## Assignment
The entries follow. Print each one exactly.

(Dataset entries)
********************
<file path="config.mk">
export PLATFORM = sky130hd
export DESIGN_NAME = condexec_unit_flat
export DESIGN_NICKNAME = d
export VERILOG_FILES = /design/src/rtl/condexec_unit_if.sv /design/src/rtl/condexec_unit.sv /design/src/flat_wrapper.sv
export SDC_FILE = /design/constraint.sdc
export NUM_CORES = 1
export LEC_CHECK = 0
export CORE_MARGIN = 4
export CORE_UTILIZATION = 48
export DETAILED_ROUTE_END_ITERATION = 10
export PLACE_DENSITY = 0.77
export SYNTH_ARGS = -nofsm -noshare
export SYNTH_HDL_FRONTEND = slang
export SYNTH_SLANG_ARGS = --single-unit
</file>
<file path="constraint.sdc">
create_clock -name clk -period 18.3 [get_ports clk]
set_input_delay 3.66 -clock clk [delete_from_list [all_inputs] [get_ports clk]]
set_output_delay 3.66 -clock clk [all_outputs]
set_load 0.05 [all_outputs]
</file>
********************
## Exercise answer
<file path="config.mk">
export PLATFORM = sky130hd
export DESIGN_NAME = condexec_unit_flat
export DESIGN_NICKNAME = d
export VERILOG_FILES = /design/src/rtl/condexec_unit_if.sv /design/src/rtl/condexec_unit.sv /design/src/flat_wrapper.sv
export SDC_FILE = /design/constraint.sdc
export NUM_CORES = 1
export LEC_CHECK = 0
export CORE_MARGIN = 4
export CORE_UTILIZATION = 48
export DETAILED_ROUTE_END_ITERATION = 10
export PLACE_DENSITY = 0.77
export SYNTH_ARGS = -nofsm -noshare
export SYNTH_HDL_FRONTEND = slang
export SYNTH_SLANG_ARGS = --single-unit
</file>
<file path="constraint.sdc">
create_clock -name clk -period 18.3 [get_ports clk]
set_input_delay 3.66 -clock clk [delete_from_list [all_inputs] [get_ports clk]]
set_output_delay 3.66 -clock clk [all_outputs]
set_load 0.05 [all_outputs]
</file>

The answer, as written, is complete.